Hi,
I need to implement a faceting feature for nested fields. For example, I have two documents, each has an “applicability” array, which defines nested fields state, lob and year, specifying where this document is applicable:
{
"title": "Document 1",
"applicability": [
{
"state": "NY",
"lob": "AA",
"year": 2001
},
{
"state": "NJ",
"lob": "BB",
"year": 2001
},
{
"state": "NJ",
"lob": "BB",
"year": 2002
}
]
}
{
"title": "Document 2",
"applicability": [
{
"state": "NJ",
"lob": "AA",
"year": 2001
},
{
"state": "NJ",
"lob": "BB",
"year": 2001
},
{
"state": "NJ",
"lob": "BB",
"year": 2002
}
]
}
The mapping is very simple, all keywords with nested applicability.
Let’s say, the task is to return all documents applicable for NJ state and display the state and lob facets.
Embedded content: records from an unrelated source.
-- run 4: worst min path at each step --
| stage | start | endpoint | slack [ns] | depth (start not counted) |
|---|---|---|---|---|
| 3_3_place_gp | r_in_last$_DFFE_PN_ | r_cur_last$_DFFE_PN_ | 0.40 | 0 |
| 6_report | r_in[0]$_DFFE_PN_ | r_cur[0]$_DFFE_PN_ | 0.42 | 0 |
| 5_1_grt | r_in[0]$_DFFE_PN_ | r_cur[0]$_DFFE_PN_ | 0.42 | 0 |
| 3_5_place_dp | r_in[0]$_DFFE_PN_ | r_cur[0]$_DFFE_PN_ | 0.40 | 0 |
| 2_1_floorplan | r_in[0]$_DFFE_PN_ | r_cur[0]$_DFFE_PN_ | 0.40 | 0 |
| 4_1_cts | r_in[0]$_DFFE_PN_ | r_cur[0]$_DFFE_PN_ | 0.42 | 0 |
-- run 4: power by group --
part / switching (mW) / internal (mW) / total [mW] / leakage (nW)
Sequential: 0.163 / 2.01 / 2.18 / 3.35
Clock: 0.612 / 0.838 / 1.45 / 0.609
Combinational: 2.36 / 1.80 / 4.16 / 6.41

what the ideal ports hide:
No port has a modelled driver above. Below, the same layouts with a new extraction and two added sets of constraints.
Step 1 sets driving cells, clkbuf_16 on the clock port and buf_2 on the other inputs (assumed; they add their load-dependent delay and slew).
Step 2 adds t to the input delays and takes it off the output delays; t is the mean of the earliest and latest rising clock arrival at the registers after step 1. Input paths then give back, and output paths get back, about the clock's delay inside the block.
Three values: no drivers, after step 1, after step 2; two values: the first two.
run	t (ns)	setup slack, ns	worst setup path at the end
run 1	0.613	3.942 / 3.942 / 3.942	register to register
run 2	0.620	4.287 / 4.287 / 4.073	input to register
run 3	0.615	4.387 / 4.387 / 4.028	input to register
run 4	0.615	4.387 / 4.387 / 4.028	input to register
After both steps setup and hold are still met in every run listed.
Context: an optimization exercise on an open-source flow, tuned for small area, a short achievable clock period and few clock cycles per item. The choices shown serve that exercise and are no tape-out recipe.

==> run a: inputs <==
==> flow/design.v (excerpt) <==
module rgb_hue_shifter (
  input  logic        clk,
  input  logic        rst_n,
  input  logic        in_tvalid,
  output logic        in_tready,
  input  logic [23:0] in_tdata,    
  output logic        out_tvalid,
  input  logic        out_tready,
  output logic [55:0] out_tdata,   
  input  logic        cfg_psel,
  input  logic        cfg_penable,
  input  logic        cfg_pwrite,
  input  logic [2:0]  cfg_paddr,
  input  logic [31:0] cfg_pwdata,
  output logic [31:0] cfg_prdata,
  output logic        cfg_pready
);
  logic rst_q;
  logic irst;
  logic vrst;
  always_ff @(posedge clk) rst_q <= rst_n;
  assign irst = !rst_q;
  assign vrst = !rst_n || !rst_q;
  logic [15:0] off_r;
  logic [17:0] off3_r;
  logic [15:0] rd_r;
  always_ff @(posedge clk) begin
    if (!rst_n) begin
      off_r <= 16'h0000;
    end else if (cfg_psel && cfg_penable && cfg_pwrite && !cfg_paddr[2]) begin
      off_r <= cfg_pwdata[15:0];
    end
  end
  always_ff @(posedge clk) off3_r <= {2'b00, off_r} + {1'b0, off_r, 1'b0};
  always_ff @(posedge clk) rd_r <= cfg_paddr[2] ? 16'h0000 : off_r;
  assign cfg_prdata = {16'h0000, rd_r};
  assign cfg_pready = 1'b1;
  logic en_r;
  logic rdy_r;
  assign in_tready = rdy_r;
  logic       s0_v;
  logic [7:0] s0_r, s0_g, s0_b;
  logic       s0_rg, s0_rb, s0_gb;
  logic       i_rg, i_rb, i_gb;
  assign i_rg = in_tdata[7:0] >= in_tdata[15:8];
  ...
make LEC_CHECK=0 ABC_AREA=1 CAP_MARGIN=20 CORE_MARGIN=2 CORE_UTILIZATION=40 SLEW_MARGIN=20 finish   # period 10.0 ns
run.sh (not shown) runs the stock make flow with config.mk's settings and CLKGATE_MAP_FILE= SYNTH_SCRIPT=/design/flow/synth_recipe.tcl, a recipe that flattens the netlist after the stock synthesis.
==> inputs of run b, as changes to run a <==
--- a/flow/design.v
+++ b/flow/design.v
@@ -39,33 +39,43 @@
   end
   always_ff @(posedge clk) off3_r <= {2'b00, off_r} + {1'b0, off_r, 1'b0};
   always_ff @(posedge clk) rd_r <= cfg_paddr[2] ? 16'h0000 : off_r;
   assign cfg_prdata = {16'h0000, rd_r};
   assign cfg_pready = 1'b1;
-  logic en_r;
+  logic en;
+  logic o_v;
   logic rdy_r;
+  assign en        = !o_v || out_tready;
   assign in_tready = rdy_r;
   logic       s0_v;
   logic [7:0] s0_r, s0_g, s0_b;
   logic       s0_rg, s0_rb, s0_gb;
   logic       i_rg, i_rb, i_gb;
+  logic       sk_v;
+  logic [26:0] sk_d, in_x;
+  logic       acc;
   assign i_rg = in_tdata[7:0] >= in_tdata[15:8];
   assign i_rb = in_tdata[7:0] >= in_tdata[23:16];
   assign i_gb = in_tdata[15:8] >= in_tdata[23:16];
+  assign in_x = {i_gb, i_rb, i_rg, in_tdata};
+  assign acc  = in_tvalid && rdy_r;
   always_ff @(posedge clk) begin
-    if (irst)      s0_v <= 1'b0;
-    else if (en_r) s0_v <= in_tvalid;
+    if (vrst) begin
+      sk_v  <= 1'b0;
+      rdy_r <= 1'b0;
+    end else begin
+      sk_v  <= !en && (sk_v || acc);
+      rdy_r <= en || !(sk_v || acc);
+    end
   end
   always_ff @(posedge clk) begin
-    if (en_r) begin
-      s0_r  <= in_tdata[7:0];
-      s0_g  <= in_tdata[15:8];
-      s0_b  <= in_tdata[23:16];
-      s0_rg <= i_rg;
-      s0_rb <= i_rb;
-      s0_gb <= i_gb;
-    end
+    if (irst)    s0_v <= 1'b0;
+    else if (en) s0_v <= sk_v || acc;
+  end
+  always_ff @(posedge clk) begin
+    if (!sk_v) sk_d <= in_x;
+    if (en) {s0_gb, s0_rb, s0_rg, s0_b, s0_g, s0_r} <= sk_v ? sk_d : in_x;
   end
   logic       max_r, max_g;
   logic [7:0] v1n, mn1n, ea1n, eb1n;
   logic [7:0] d1n;
   logic [8:0] e1n;
@@ -97,36 +107,36 @@
   assign e1n = {1'b0, ea1n} - {1'b0, eb1n};
   logic       s1_v;
   logic [7:0] s1_vv, s1_d;
   logic [8:0] s1_e;
   logic [1:0] s1_j;
+  logic       s1_t;
   always_ff @(posedge clk) begin
     if (irst)      s1_v <= 1'b0;
-    else if (en_r) s1_v <= s0_v;
+    else if (en) s1_v <= s0_v;
   end
   always_ff @(posedge clk) begin
-    if (en_r) begin
+    if (en) begin
       s1_vv <= v1n;
       s1_d  <= d1n;
       s1_e  <= e1n;
       s1_j  <= j1n;
+      s1_t  <= s0_g == s0_b;
     end
   end
   logic [9:0]  d3_2n;
-  logic [9:0]  m2n;
-  logic [10:0] p0_2n;
+  logic [9:0]  r0s_2n, r0_2n;
+  logic        q16_2n;
   logic [7:0]  negd, sr0;
   logic [9:0]  sx0;
   assign d3_2n = {2'b00, s1_d} + {1'b0, s1_d, 1'b0};
-  assign m2n   = (s1_j == 2'd0 || s1_j == 2'd3) ? d3_2n : {2'b00, s1_d};
-  assign p0_2n = (s1_j == 2'd0 || s1_j == 2'd1)
-               ? {{2{s1_e[8]}}, s1_e} - {1'b0, m2n}
-               : {{2{s1_e[8]}}, s1_e} + {1'b0, m2n};
-  logic [9:0]  e2d_2n, r0_2n;
-  assign e2d_2n = {s1_e[8], s1_e} + {1'b0, s1_d, 1'b0};
-  assign r0_2n  = !p0_2n[10] ? p0_2n[9:0]
-                : (s1_j == 2'd0) ? {1'b0, s1_e} : e2d_2n;
+  assign r0s_2n = {s1_e[8], s1_e}
+                + ((s1_j == 2'd2 || s1_j == 2'd3) ? {2'b00, s1_d} : 10'd0)
+                + ((s1_j == 2'd1 || s1_j == 2'd3) ? {1'b0, s1_d, 1'b0} : 10'd0);
+  assign r0_2n  = (s1_j == 2'd1 && s1_t) ? 10'd0 : r0s_2n;
+  assign q16_2n = (s1_j == 2'd0) ? (s1_d == 8'd0)
+                : (s1_j == 2'd1) ? s1_t : 1'b1;
   assign negd = 8'd0 - s1_d;
   assign sr0  = (s1_d == 8'd0) ? 8'd0 : ~negd;
   assign sx0  = {1'b0, sr0, negd[7]} - {2'b00, s1_vv};
   function automatic [8:0] sat_rs(input [7:0] r, input b, input [7:0] v);
     reg [9:0] t;
@@ -156,18 +166,18 @@
   logic [11:0] dv_pb [NST+1];
   logic [15:0] dv_pp [NST+1];
   logic [7:0]  dv_mq [NST+1];
   always_ff @(posedge clk) begin
     if (irst)      dv_v[0] <= 1'b0;
-    else if (en_r) dv_v[0] <= s1_v;
+    else if (en) dv_v[0] <= s1_v;
   end
   always_ff @(posedge clk) begin
-    if (en_r) begin
+    if (en) begin
       dv_vv[0] <= s1_vv;
       dv_d3[0] <= d3_2n;
       dv_p[0]  <= r0_2n;
-      dv_hq[0] <= {16'd0, !p0_2n[10]};
+      dv_hq[0] <= {16'd0, q16_2n};
       dv_sr[0] <= sx0[9] ? {sr0[6:0], negd[7]} : sx0[7:0];
       dv_sl[0] <= negd[6:0];
       dv_sq[0] <= {8'd0, !sx0[9]};
     end
   end
@@ -175,14 +185,14 @@
     logic [10:0] pa, pb;
     assign pa = hue_rs(dv_p[k-1], dv_d3[k-1]);
     assign pb = hue_rs(pa[9:0], dv_d3[k-1]);
     always_ff @(posedge clk) begin
       if (irst)      dv_v[k] <= 1'b0;
-      else if (en_r) dv_v[k] <= dv_v[k-1];
+      else if (en) dv_v[k] <= dv_v[k-1];
     end
     always_ff @(posedge clk) begin
-      if (en_r) begin
+      if (en) begin
         dv_vv[k] <= dv_vv[k-1];
         dv_d3[k] <= dv_d3[k-1];
         dv_p[k]  <= pb[9:0];
         dv_hq[k] <= {dv_hq[k-1][14:0], pa[10], pb[10]};
       end
@@ -190,42 +200,42 @@
     if (k <= 4) begin : g_sat
       logic [8:0] sa, sb;
       assign sa = sat_rs(dv_sr[k-1], dv_sl[k-1][6], dv_vv[k-1]);
       assign sb = sat_rs(sa[7:0], dv_sl[k-1][5], dv_vv[k-1]);
       always_ff @(posedge clk) begin
-        if (en_r) begin
+        if (en) begin
           dv_sr[k] <= sb[7:0];
           dv_sl[k] <= {dv_sl[k-1][4:0], 2'b00};
           dv_sq[k] <= {dv_sq[k-1][6:0], sa[8], sb[8]};
         end
       end
     end else if (k == 5) begin : g_s
       always_ff @(posedge clk) begin
-        if (en_r) dv_s[k] <= dv_sq[k-1][8:1] + {7'd0, dv_sq[k-1][0]};
+        if (en) dv_s[k] <= dv_sq[k-1][8:1] + {7'd0, dv_sq[k-1][0]};
       end
     end else if (k == 6) begin : g_pab
       always_ff @(posedge clk) begin
-        if (en_r) begin
+        if (en) begin
           dv_s[k]  <= dv_s[k-1];
           dv_pa[k] <= dv_vv[k-1] * dv_s[k-1][3:0];
           dv_pb[k] <= dv_vv[k-1] * dv_s[k-1][7:4];
         end
       end
     end else if (k == 7) begin : g_p
       always_ff @(posedge clk) begin
-        if (en_r) begin
+        if (en) begin
           dv_s[k]  <= dv_s[k-1];
           dv_pp[k] <= {4'd0, dv_pa[k-1]} + {dv_pb[k-1], 4'd0};
         end
       end
     end else begin : g_mq
       logic [16:0] t;
       logic [24:0] u;
       assign t = {1'b0, dv_pp[k-1]} + 17'd128;
       assign u = {t, 8'd0} + {8'd0, t};
       always_ff @(posedge clk) begin
-        if (en_r) begin
+        if (en) begin
           dv_s[k]  <= dv_s[k-1];
           dv_pp[k] <= dv_pp[k-1];
           dv_mq[k] <= u[23:16];
         end
       end
@@ -243,26 +253,30 @@
   assign x_b1n  = {2'b00, hq, 1'b0} + {3'b000, hq} + {1'b0, off3_r} + {17'd0, q0, q0};
   assign t4     = x_b1n[18:15];
   assign t4m6   = t4 - 4'd6;
   assign sec_b1n = (t4 >= 4'd6) ? t4m6[2:0] : t4[2:0];
   assign g_b1n  = sec_b1n[0] ? x_b1n[14:0] : ~x_b1n[14:0];
+  logic [2:0]  dg0_b1n;
+  assign dg0_b1n = {1'b0, g_b1n[1:0]} + {2'b00, !sec_b1n[0]};
   logic        b1_v;
   logic [15:0] b1_h, b1_p;
   logic [17:0] b1_p3;
   logic [14:0] b1_g;
+  logic [2:0]  b1_dg0;
   logic [2:0]  b1_sec;
   logic [7:0]  b1_vv, b1_s, b1_mv;
   always_ff @(posedge clk) begin
     if (irst)      b1_v <= 1'b0;
-    else if (en_r) b1_v <= dv_v[NST];
+    else if (en) b1_v <= dv_v[NST];
   end
   always_ff @(posedge clk) begin
-    if (en_r) begin
+    if (en) begin
       b1_h   <= h_b1n;
       b1_p   <= dv_pp[NST];
       b1_p3  <= {2'b00, dv_pp[NST]} + {1'b0, dv_pp[NST], 1'b0};
       b1_g   <= g_b1n;
+      b1_dg0 <= dg0_b1n;
       b1_sec <= sec_b1n;
       b1_vv  <= dv_vv[NST];
       b1_s   <= dv_s[NST];
       b1_mv  <= dv_vv[NST] - dv_mq[NST];
     end
@@ -284,16 +298,14 @@
       sm  = x ^ y ^ z;
       cy  = (x & y) | (x & z) | (y & z);
       csa = {cy[29:0], 1'b0, sm};
     end
   endfunction
-  logic [2:0]  dg0;
   logic [17:0] rw0;
   logic [30:0] pr [9];
   logic [61:0] c1a, c1b, c1c, c2a, c2b, c3a;
-  assign dg0 = {1'b0, b1_g[1:0]} + {2'b00, !b1_sec[0]};
-  assign rw0 = (dg0 == 3'd4) ? {b1_p, 2'b00} : r4row(dg0[1:0], b1_p, b1_p3);
+  assign rw0 = (b1_dg0 == 3'd4) ? {b1_p, 2'b00} : r4row(b1_dg0[1:0], b1_p, b1_p3);
   assign pr[0] = {13'd0, rw0};
   logic [15:0] g16;
   assign g16 = {1'b0, b1_g};
   for (genvar i = 1; i < 8; i++) begin : g_rows
     logic [17:0] rw;
@@ -312,14 +324,14 @@
   logic [15:0] b2_h;
   logic [2:0]  b2_sec;
   logic [7:0]  b2_vv, b2_s, b2_mv;
   always_ff @(posedge clk) begin
     if (irst)      b2_v <= 1'b0;
-    else if (en_r) b2_v <= b1_v;
+    else if (en) b2_v <= b1_v;
   end
   always_ff @(posedge clk) begin
-    if (en_r) begin
+    if (en) begin
       b2_ws  <= c3a[30:0];
       b2_wc  <= c3a[61:31];
       b2_wd  <= c2b[61:31];
       b2_h   <= b1_h;
       b2_sec <= b1_sec;
@@ -335,14 +347,14 @@
   logic [15:0] b3_h;
   logic [2:0]  b3_sec;
   logic [7:0]  b3_vv, b3_s, b3_mv;
   always_ff @(posedge clk) begin
     if (irst)      b3_v <= 1'b0;
-    else if (en_r) b3_v <= b2_v;
+    else if (en) b3_v <= b2_v;
   end
   always_ff @(posedge clk) begin
-    if (en_r) begin
+    if (en) begin
       b3_y   <= w_b3n[30:15];
       b3_h   <= b2_h;
       b3_sec <= b2_sec;
       b3_vv  <= b2_vv;
       b3_s   <= b2_s;
@@ -366,34 +378,16 @@
       3'd4: begin ro = xv; go = mv; bo = cv; end
       default: begin ro = cv; go = mv; bo = xv; end
     endcase
   end
   assign res = {b3_vv, b3_s, b3_h, bo, go, ro};
-  logic        o_v, k_v;
-  logic [55:0] o_d, k_d;
-  logic        push, pop, o_hold;
-  logic        o_v_n, k_v_n;
-  assign push   = en_r && b3_v;
-  assign pop    = o_v && out_tready;
-  assign o_hold = o_v && !pop;
-  assign o_v_n  = o_hold || k_v || push;
-  assign k_v_n  = k_v ? o_hold : (o_hold && push);
+  logic [55:0] o_d;
   always_ff @(posedge clk) begin
-    if (vrst) begin
-      o_v   <= 1'b0;
-      k_v   <= 1'b0;
-      en_r  <= 1'b0;
-      rdy_r <= 1'b0;
-    end else begin
-      o_v   <= o_v_n;
-      k_v   <= k_v_n;
-      en_r  <= !(o_v_n && k_v_n);
-      rdy_r <= !(o_hold && (k_v || push));
-    end
+    if (vrst)    o_v <= 1'b0;
+    else if (en) o_v <= b3_v;
   end
   always_ff @(posedge clk) begin
-    if (!o_hold) o_d <= k_v ? k_d : res;
-    if (en_r)    k_d <= res;
+    if (en) o_d <= res;
   end
   assign out_tvalid = o_v;
   assign out_tdata  = o_d;
 endmodule
==> flow/flow/run.sh (new file) <==
#!/bin/bash
set -euo pipefail
bash standard.sh SETUP_SLACK_MARGIN=6.5 TNS_END_PERCENT=100 finish > standard.log 2>&1
==> flow/standard.sh (new file) <==
#!/bin/bash
# synth_recipe.tcl (not shown) runs the flow's synth.tcl, then flattens the netlist and writes it again
# the make line also repeats each setting of config.mk as NAME=value (left out here)
make -C /OpenROAD-flow-scripts/flow DESIGN_CONFIG=/design/flow/config.mk WORK_HOME=/design/flow/orfs CLKGATE_MAP_FILE= SYNTH_SCRIPT=/design/flow/synth_recipe.tcl "${@:-finish}"
--- a/flow/config.mk
+++ b/flow/config.mk
@@ -7,6 +7,8 @@
 export LEC_CHECK = 0
 export ABC_AREA = 1
 export CAP_MARGIN = 20
 export CORE_MARGIN = 2
 export CORE_UTILIZATION = 40
+export CTS_CLUSTER_DIAMETER = 100
+export CTS_CLUSTER_SIZE = 30
 export SLEW_MARGIN = 20
removed: flow/run.sh
==> results.json <==
{
  "crit_path_cell_trace": "inv_1 -> o21ai_0 -> o221ai_1 -> fa_1 -> fa_1 -> inv_1 -> fa_1",
  "status": "finished clean",
  "ys_top_cells_by_area": "edfxtp_1 (42%), ha_1 (10%), nand2_1 (9.5%), inv_1 (6.6%), fa_1 (5.3%)"
}
The numbers above come from run b.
I run following query with aggregations:
{
"from": 0,
"size": 0,
"query": {
"nested": {
"path": "applicability",
"query": {
"query_string": { "query": "applicability.state:NJ" }
}
}
},
"aggregations": {
"applicability": {
"nested": {
"path": "applicability"
},
"aggregations": {
"filtered": {
"filter": {
"query_string": { "query": "applicability.state:NJ" }
},
"aggregations": {
"state": {
"terms": {
"field": "applicability.state"
}
},
"lob": {
"terms": {
"field": "applicability.lob"
}
}
}
}
}
}
}
}
And I got result:
{
"took": 9,
"timed_out": false,
"_shards": {
"total": 3,
"successful": 3,
"skipped": 0,
"failed": 0
},
"hits": {
"total": {
"value": 2,
"relation": "eq"
},
"max_score": null,
"hits": []
},
"aggregations": {
"applicability": {
"doc_count": 6,
"filtered": {
"doc_count": 5,
"state": {
"doc_count_error_upper_bound": 0,
"sum_other_doc_count": 0,
"buckets": [
{
"key": "NJ",
"doc_count": 5
}
]
},
"lob": {
"doc_count_error_upper_bound": 0,
"sum_other_doc_count": 0,
"buckets": [
{
"key": "BB",
"doc_count": 4
},
{
"key": "AA",
"doc_count": 1
}
]
}
}
}
}
}
The result is two documents (as expected), but faceting has state doc_count NJ:5 and for lob doc_count AA:1, BB:4. However only two documents are found and I expect facets for state NJ:2 and lob AA:1, BB:2. How to achieve that? Tried to use cardinality, but run into issue of approximation for more than 40000 results, tried to use scripts, it returns correct counts, but works very slow. It seems to me it should be very common problem, but I cannot find a good solution, may be I'm missing something.